Motor neuron disease (MND) is a group of fatal neurodegenerative diseases with no effective treatment, which have the shared characteristic of the progressive loss of upper and/or lower motor neurons. Disease onset is insidious, with patients gradually losing control of their voluntary muscles, resulting in relatively late diagnosis. Due to the nature of the disease and the lack of effective treatment, MND patients usually die within 2 to 3 years following diagnosis, primarily because of the loss of respiratory function. The only drug approved in Australia, Riluzole, only prolongs the median life expectancy by 2 to 3 months. New and effective treatments are therefore urgently needed.

  • receptors
  • Eph
  • EphA4
  • motor neurons
  • motor neuron death
  • neurodegenerative disease
  • motor neuron disease
  • pathogenesis

1. Introduction

It is widely accepted that MND is a complex disease, with both genetic and environmental factors co-contributing to its pathogenesis [1][2][3]. Although the details of its pathogenesis are unclear, motor neuron cell death is regarded as the hallmark. Preventing this death is the primary therapeutic aim [4][5][6]. Here we discuss the importance of EphA4 signalling in motor neuron cell death, the mechanisms of signalling and the potential for ameliorating MND by blocking its signalling.

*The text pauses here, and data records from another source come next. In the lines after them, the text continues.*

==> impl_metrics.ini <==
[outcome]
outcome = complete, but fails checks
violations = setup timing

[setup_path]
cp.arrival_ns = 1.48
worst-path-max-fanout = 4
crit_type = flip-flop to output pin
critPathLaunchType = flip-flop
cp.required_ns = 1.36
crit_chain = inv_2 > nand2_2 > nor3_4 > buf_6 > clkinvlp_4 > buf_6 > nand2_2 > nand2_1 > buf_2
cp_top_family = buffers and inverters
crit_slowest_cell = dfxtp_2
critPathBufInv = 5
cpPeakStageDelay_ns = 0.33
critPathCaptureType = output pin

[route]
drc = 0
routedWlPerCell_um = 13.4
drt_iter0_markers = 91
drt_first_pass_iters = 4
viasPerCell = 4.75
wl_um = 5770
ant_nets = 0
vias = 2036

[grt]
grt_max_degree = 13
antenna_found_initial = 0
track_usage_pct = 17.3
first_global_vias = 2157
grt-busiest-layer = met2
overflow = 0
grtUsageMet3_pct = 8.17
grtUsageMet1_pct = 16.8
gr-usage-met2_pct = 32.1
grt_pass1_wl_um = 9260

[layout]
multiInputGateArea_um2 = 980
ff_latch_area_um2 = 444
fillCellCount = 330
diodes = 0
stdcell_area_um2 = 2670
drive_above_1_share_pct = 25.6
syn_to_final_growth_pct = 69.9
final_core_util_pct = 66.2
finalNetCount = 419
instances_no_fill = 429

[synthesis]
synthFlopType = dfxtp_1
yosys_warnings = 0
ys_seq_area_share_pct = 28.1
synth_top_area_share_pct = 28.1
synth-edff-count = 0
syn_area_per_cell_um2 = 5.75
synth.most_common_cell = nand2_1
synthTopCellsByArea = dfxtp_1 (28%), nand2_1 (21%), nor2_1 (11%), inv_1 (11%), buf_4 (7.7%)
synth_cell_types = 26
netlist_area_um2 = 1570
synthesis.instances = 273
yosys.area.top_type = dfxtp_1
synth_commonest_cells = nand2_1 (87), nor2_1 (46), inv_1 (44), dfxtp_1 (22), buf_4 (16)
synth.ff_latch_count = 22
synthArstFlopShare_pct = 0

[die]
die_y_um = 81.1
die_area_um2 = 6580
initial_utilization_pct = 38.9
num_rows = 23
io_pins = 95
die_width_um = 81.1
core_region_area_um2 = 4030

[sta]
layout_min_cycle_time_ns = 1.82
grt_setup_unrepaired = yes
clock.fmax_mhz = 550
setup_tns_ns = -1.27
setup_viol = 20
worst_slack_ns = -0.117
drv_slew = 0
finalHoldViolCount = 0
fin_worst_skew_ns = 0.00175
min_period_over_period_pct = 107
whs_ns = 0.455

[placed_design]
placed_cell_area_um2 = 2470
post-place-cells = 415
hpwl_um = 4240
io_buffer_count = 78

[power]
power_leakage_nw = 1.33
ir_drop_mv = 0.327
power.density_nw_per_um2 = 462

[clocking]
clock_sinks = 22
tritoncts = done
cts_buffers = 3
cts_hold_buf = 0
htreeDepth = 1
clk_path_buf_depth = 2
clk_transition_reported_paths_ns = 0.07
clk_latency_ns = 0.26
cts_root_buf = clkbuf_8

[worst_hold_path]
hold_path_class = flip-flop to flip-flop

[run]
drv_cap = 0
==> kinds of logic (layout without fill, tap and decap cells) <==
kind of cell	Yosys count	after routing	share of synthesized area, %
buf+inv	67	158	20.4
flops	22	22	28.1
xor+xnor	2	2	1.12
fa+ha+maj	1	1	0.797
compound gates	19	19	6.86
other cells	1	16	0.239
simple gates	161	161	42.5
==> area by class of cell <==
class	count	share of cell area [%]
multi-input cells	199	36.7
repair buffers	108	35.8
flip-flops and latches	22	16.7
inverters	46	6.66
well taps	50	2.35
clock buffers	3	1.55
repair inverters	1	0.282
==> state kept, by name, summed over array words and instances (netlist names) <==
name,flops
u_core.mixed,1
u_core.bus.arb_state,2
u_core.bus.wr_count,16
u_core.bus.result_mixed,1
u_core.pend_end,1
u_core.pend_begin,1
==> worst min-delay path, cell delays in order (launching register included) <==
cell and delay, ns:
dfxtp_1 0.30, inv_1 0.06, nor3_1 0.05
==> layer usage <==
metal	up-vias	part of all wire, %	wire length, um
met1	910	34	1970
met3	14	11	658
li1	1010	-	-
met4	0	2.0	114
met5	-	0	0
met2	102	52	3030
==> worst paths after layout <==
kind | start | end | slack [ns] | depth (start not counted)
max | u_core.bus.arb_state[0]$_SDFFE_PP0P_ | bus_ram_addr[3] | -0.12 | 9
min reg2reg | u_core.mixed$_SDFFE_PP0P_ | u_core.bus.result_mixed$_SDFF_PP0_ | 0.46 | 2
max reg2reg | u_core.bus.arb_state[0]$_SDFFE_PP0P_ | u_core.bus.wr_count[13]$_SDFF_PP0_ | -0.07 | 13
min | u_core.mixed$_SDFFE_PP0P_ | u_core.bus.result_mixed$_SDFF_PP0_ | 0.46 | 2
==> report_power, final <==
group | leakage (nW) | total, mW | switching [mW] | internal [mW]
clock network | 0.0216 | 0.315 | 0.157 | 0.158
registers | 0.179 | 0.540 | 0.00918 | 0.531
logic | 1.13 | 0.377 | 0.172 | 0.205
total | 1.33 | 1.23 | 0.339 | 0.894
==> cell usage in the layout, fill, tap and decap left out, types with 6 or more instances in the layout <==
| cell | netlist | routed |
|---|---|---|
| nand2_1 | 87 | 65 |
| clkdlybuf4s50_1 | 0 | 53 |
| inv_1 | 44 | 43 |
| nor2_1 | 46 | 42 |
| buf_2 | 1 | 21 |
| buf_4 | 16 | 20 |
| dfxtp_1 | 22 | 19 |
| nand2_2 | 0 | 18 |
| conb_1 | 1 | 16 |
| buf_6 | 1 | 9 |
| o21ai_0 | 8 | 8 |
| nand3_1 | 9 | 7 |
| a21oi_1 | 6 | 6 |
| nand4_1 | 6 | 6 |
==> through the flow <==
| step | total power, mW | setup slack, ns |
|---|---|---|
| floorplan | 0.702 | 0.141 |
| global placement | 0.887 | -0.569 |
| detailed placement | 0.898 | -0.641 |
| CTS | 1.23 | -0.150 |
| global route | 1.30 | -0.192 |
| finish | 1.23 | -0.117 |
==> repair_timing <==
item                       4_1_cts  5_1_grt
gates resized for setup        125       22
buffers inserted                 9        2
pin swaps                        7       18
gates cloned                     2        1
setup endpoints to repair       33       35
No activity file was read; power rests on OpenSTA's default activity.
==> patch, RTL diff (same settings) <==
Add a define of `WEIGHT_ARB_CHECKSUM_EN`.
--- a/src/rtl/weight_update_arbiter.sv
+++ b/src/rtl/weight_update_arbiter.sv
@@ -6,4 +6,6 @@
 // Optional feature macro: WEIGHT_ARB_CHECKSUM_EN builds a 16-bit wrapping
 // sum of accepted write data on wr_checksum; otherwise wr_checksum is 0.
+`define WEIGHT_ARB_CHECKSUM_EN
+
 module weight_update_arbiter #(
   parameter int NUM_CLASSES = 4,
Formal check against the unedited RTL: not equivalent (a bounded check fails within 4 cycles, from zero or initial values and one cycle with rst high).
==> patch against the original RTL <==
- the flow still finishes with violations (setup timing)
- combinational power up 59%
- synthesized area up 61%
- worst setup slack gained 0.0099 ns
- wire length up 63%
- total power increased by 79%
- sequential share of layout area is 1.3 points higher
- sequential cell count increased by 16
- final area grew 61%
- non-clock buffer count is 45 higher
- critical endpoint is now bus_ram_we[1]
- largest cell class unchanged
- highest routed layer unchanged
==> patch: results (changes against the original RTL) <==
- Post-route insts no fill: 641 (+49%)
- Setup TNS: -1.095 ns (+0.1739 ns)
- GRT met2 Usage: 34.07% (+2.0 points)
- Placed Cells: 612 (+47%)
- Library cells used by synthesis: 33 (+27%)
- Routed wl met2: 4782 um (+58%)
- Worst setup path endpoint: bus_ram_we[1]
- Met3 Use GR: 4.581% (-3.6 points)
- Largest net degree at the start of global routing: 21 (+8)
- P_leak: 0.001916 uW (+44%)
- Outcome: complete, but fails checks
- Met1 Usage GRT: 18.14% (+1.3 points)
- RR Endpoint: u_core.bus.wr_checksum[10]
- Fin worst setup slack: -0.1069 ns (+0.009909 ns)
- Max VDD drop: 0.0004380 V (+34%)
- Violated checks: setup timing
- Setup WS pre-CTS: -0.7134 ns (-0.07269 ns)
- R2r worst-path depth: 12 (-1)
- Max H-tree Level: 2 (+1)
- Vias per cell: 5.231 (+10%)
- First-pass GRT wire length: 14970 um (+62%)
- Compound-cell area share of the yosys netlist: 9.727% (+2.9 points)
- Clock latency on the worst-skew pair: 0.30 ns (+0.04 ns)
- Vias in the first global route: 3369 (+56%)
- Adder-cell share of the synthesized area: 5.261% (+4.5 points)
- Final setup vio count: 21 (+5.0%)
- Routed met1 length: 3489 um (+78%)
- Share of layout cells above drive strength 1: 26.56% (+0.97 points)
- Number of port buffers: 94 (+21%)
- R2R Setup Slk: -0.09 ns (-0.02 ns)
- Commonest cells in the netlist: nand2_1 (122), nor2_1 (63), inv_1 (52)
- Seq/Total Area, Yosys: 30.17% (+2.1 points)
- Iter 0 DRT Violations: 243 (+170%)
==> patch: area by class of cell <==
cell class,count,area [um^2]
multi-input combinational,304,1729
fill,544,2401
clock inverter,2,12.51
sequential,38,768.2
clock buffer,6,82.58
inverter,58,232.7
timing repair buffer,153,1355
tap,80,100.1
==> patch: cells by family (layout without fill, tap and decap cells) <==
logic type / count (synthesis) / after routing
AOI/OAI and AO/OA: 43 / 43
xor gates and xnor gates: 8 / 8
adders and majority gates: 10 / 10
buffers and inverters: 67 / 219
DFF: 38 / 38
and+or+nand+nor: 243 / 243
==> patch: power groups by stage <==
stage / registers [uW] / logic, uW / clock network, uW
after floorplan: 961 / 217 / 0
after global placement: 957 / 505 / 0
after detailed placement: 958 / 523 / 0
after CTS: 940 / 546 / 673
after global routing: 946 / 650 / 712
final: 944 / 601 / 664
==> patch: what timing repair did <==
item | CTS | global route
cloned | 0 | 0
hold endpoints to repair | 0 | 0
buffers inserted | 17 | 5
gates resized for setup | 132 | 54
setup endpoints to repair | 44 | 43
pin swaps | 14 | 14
### src/rtl/cv32e40x_pkg.sv
// rtl/cv32e40x_pkg.sv - shared types for the cv32e40x write-back stage
//
// Purpose: register-file address type, EX/WB pipeline register layout and the
// write-back FSM state encoding used by cv32e40x_wb_stage.

package cv32e40x_pkg;

  typedef logic [4:0] rf_addr_t;

  // EX/WB pipeline register as presented to the write-back stage
  typedef struct packed {
    logic        instr_valid;
    logic        rf_we;
    rf_addr_t    rf_waddr;
    logic [31:0] rf_wdata;
    logic        data_req;
    logic        illegal_insn;
    logic        ebrk_insn;
    logic        ecall_insn;
  } ex_wb_pipe_t;

  typedef enum logic [1:0] {
    WB_IDLE      = 2'd0,
    WB_WAIT_RESP = 2'd1,
    WB_DRAIN     = 2'd2
  } wb_state_e;

endpackage

### src/rtl/cv32e40x_wb_stage.sv
// rtl/cv32e40x_wb_stage.sv - write-back stage with load-response tracking
//
// Purpose: retires one instruction per cycle from the EX/WB pipeline register,
// writes the register file (also the ID forwarding path), waits for LSU load
// data and discards responses owed to killed loads.
//
// Optional feature macro: CV32E40X_WB_RETIRE_CNT_EN enables the retired
// instruction counter; without it retire_cnt_o is tied to zero.
//
// Ports:
//   clk, rst_n      clock, asynchronous active-low reset
//   ex_wb_pipe_i    EX/WB pipeline register
//   kill_wb_i       flush of the instruction in WB
//   lsu_rvalid_i    LSU load response valid (single-cycle pulse)
//   lsu_rdata_i     LSU load data
//   lsu_err_i       LSU bus error, qualified by lsu_rvalid_i
//   rf_we_wb_o      register file write enable
//   rf_waddr_wb_o   register file write address
//   rf_wdata_wb_o   register file write data / ID forwarding value
//   wb_ready_o      WB accepts a new instruction from EX next cycle
//   wb_valid_o      instruction retires this cycle
//   lsu_err_wb_o    load bus error reported to the controller
//   retire_cnt_o    retired-instruction count

module cv32e40x_wb_stage
  import cv32e40x_pkg::*;
#(
  parameter int RETIRE_CNT_W = 64
) (
  input  logic                    clk,
  input  logic                    rst_n,
  input  ex_wb_pipe_t             ex_wb_pipe_i,
  input  logic                    kill_wb_i,
  input  logic                    lsu_rvalid_i,
  input  logic [31:0]             lsu_rdata_i,
  input  logic                    lsu_err_i,
  output logic                    rf_we_wb_o,
  output rf_addr_t                rf_waddr_wb_o,
  output logic [31:0]             rf_wdata_wb_o,
  output logic                    wb_ready_o,
  output logic                    wb_valid_o,
  output logic                    lsu_err_wb_o,
  output logic [RETIRE_CNT_W-1:0] retire_cnt_o
);

  wb_state_e state_q, state_d;
  logic      exc;
  logic      load_in_wb;
  logic      alu_in_wb;

  assign exc        = ex_wb_pipe_i.illegal_insn | ex_wb_pipe_i.ebrk_insn | ex_wb_pipe_i.ecall_insn;
  assign load_in_wb = ex_wb_pipe_i.instr_valid & ex_wb_pipe_i.data_req;
  assign alu_in_wb  = ex_wb_pipe_i.instr_valid & ~ex_wb_pipe_i.data_req;

  // Address is never gated; only rf_we qualifies the write
  assign rf_waddr_wb_o = ex_wb_pipe_i.rf_waddr;

  always_ff @(posedge clk or negedge rst_n) begin
    if (!rst_n) begin
      state_q <= WB_IDLE;
    end else begin
      state_q <= state_d;
    end
  end

  always_comb begin
    state_d       = state_q;
    rf_we_wb_o    = 1'b0;
    rf_wdata_wb_o = ex_wb_pipe_i.rf_wdata;
    wb_ready_o    = 1'b1;
    wb_valid_o    = 1'b0;
    lsu_err_wb_o  = 1'b0;

    case (state_q)
      WB_DRAIN: begin
        // A killed load still owes a response; swallow it before accepting
        // anything new so it cannot be mistaken for a later load's data.
        wb_ready_o = 1'b0;
        if (lsu_rvalid_i) begin
          state_d = WB_IDLE;
        end
      end

      default: begin
        // IDLE and WAIT_RESP share the same datapath: the load stays in WB
        // (held by wb_ready_o=0) until its response arrives.
        if (load_in_wb) begin
          wb_ready_o = lsu_rvalid_i;
          if (lsu_rvalid_i) begin
            state_d       = WB_IDLE;
            rf_wdata_wb_o = lsu_rdata_i;
            if (!kill_wb_i) begin
              if (lsu_err_i) begin
                lsu_err_wb_o = 1'b1;
              end else begin
                rf_we_wb_o = 1'b1;
                wb_valid_o = 1'b1;
              end
            end
          end else begin
            state_d = kill_wb_i ? WB_DRAIN : WB_WAIT_RESP;
          end
        end else begin
          state_d = WB_IDLE;
          if (alu_in_wb && !kill_wb_i) begin
            rf_we_wb_o = ex_wb_pipe_i.rf_we & ~exc;
            wb_valid_o = 1'b1;
          end
        end
      end
    endcase
  end

`ifdef CV32E40X_WB_RETIRE_CNT_EN
  logic [RETIRE_CNT_W-1:0] retire_cnt_q;

  always_ff @(posedge clk or negedge rst_n) begin
    if (!rst_n) begin
      retire_cnt_q <= '0;
    end else if (wb_valid_o) begin
      retire_cnt_q <= retire_cnt_q + RETIRE_CNT_W'(1);
    end
  end

  assign retire_cnt_o = retire_cnt_q;
`else
  assign retire_cnt_o = '0;
`endif

`ifndef SYNTHESIS
  // A response with no load in WB and none owed means the LSU broke protocol
  a_no_spurious_rvalid : assert property (
    @(posedge clk) disable iff (!rst_n)
    !((state_q == WB_IDLE) && lsu_rvalid_i && !load_in_wb)
  );
`endif

endmodule
===== config.mk =====
export PLATFORM = sky130hd
export DESIGN_NAME = coherence_bus_arbiter
export DESIGN_NICKNAME = d
export VERILOG_FILES = /design/src/rtl/coherence_bus_arbiter.sv
export SDC_FILE = /design/constraint.sdc
export NUM_CORES = 1
export LEC_CHECK = 0
export ABC_AREA = 1
export BUFFER_PORTS_ARGS = -buffer_cell sky130_fd_sc_hd__buf_4
export CAP_MARGIN = 20
export CORE_AREA = 2 2 39 41
export CTS_CLUSTER_DIAMETER = 40
export DETAILED_ROUTE_END_ITERATION = 10
export DIE_AREA = 0 0 41 43
export GPL_TIMING_DRIVEN = 0
export SYNTH_ARGS = -nofsm -noshare
export SYNTH_HDL_FRONTEND = slang
export SYNTH_SLANG_ARGS = --single-unit

===== constraint.sdc =====
create_clock -name clk -period 1.6 [get_ports clk]
set_input_delay 0.32 -clock clk [delete_from_list [all_inputs] [get_ports clk]]
set_output_delay 0.32 -clock clk [all_outputs]
set_load 0.01 [all_outputs]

EphA4 belongs to the A subgroup of Eph receptors and is well known as a pan-receptor that can widely bind, albeit with varying affinities, to all ephrin ligands, including five glycosyl phosphatidylinositol (GPI)-linked cell membrane-bound type A ephrins and three transmembrane type-B ephrins [7][8][9]. This striking feature indicates that EphA4 interaction with both A- and B-type ephrins regulates both normal and pathophysiological functions [10]. This suggests that blocking EphA4 signalling could be more efficacious than blocking other Ephs or ephrins. Well established as a guidance molecule involved in the development of the corticospinal tract [11][12], EphA4 has also been shown to inhibit axon regeneration following spinal cord injury (SCI) [13][14][15]. The fact that EphA4 represses the axonal regrowth of motor neurons after SCI suggested that it may also contribute to the differential vulnerability of motor neurons in MND through a similar mechanism [16][17]. In support of this view, emerging research has identified that EphA4 is indeed associated with MND pathogenesis [16][17][18][19][20].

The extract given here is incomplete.